Saved data entries:
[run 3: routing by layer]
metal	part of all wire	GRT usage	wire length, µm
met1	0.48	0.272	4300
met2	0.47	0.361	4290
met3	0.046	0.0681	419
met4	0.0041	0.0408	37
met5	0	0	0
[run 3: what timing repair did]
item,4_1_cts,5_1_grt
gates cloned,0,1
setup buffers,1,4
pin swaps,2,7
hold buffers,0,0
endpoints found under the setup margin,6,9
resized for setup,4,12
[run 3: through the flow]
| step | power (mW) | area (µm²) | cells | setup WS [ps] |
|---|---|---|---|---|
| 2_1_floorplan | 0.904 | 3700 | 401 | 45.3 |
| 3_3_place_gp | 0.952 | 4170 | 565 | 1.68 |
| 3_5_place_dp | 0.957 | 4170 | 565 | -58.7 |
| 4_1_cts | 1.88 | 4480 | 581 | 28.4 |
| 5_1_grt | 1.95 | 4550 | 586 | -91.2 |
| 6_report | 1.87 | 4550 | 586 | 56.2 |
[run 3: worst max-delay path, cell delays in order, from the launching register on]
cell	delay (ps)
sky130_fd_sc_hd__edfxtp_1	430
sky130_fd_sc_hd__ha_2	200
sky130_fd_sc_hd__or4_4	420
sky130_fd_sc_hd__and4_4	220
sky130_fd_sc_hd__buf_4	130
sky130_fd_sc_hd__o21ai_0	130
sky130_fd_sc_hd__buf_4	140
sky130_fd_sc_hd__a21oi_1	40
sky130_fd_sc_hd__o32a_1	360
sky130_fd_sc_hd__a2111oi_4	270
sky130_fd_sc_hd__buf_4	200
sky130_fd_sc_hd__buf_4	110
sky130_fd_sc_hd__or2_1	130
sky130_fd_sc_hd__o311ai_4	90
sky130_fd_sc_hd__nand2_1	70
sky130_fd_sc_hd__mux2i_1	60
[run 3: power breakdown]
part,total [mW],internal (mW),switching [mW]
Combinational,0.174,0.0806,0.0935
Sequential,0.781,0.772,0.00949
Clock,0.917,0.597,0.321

▶ Your assignment:
Write out every record exactly as it appears above.

▶ Written answer:
[run 3: routing by layer]
metal	part of all wire	GRT usage	wire length, µm
met1	0.48	0.272	4300
met2	0.47	0.361	4290
met3	0.046	0.0681	419
met4	0.0041	0.0408	37
met5	0	0	0
[run 3: what timing repair did]
item,4_1_cts,5_1_grt
gates cloned,0,1
setup buffers,1,4
pin swaps,2,7
hold buffers,0,0
endpoints found under the setup margin,6,9
resized for setup,4,12
[run 3: through the flow]
| step | power (mW) | area (µm²) | cells | setup WS [ps] |
|---|---|---|---|---|
| 2_1_floorplan | 0.904 | 3700 | 401 | 45.3 |
| 3_3_place_gp | 0.952 | 4170 | 565 | 1.68 |
| 3_5_place_dp | 0.957 | 4170 | 565 | -58.7 |
| 4_1_cts | 1.88 | 4480 | 581 | 28.4 |
| 5_1_grt | 1.95 | 4550 | 586 | -91.2 |
| 6_report | 1.87 | 4550 | 586 | 56.2 |
[run 3: worst max-delay path, cell delays in order, from the launching register on]
cell	delay (ps)
sky130_fd_sc_hd__edfxtp_1	430
sky130_fd_sc_hd__ha_2	200
sky130_fd_sc_hd__or4_4	420
sky130_fd_sc_hd__and4_4	220
sky130_fd_sc_hd__buf_4	130
sky130_fd_sc_hd__o21ai_0	130
sky130_fd_sc_hd__buf_4	140
sky130_fd_sc_hd__a21oi_1	40
sky130_fd_sc_hd__o32a_1	360
sky130_fd_sc_hd__a2111oi_4	270
sky130_fd_sc_hd__buf_4	200
sky130_fd_sc_hd__buf_4	110
sky130_fd_sc_hd__or2_1	130
sky130_fd_sc_hd__o311ai_4	90
sky130_fd_sc_hd__nand2_1	70
sky130_fd_sc_hd__mux2i_1	60
[run 3: power breakdown]
part,total [mW],internal (mW),switching [mW]
Combinational,0.174,0.0806,0.0935
Sequential,0.781,0.772,0.00949
Clock,0.917,0.597,0.321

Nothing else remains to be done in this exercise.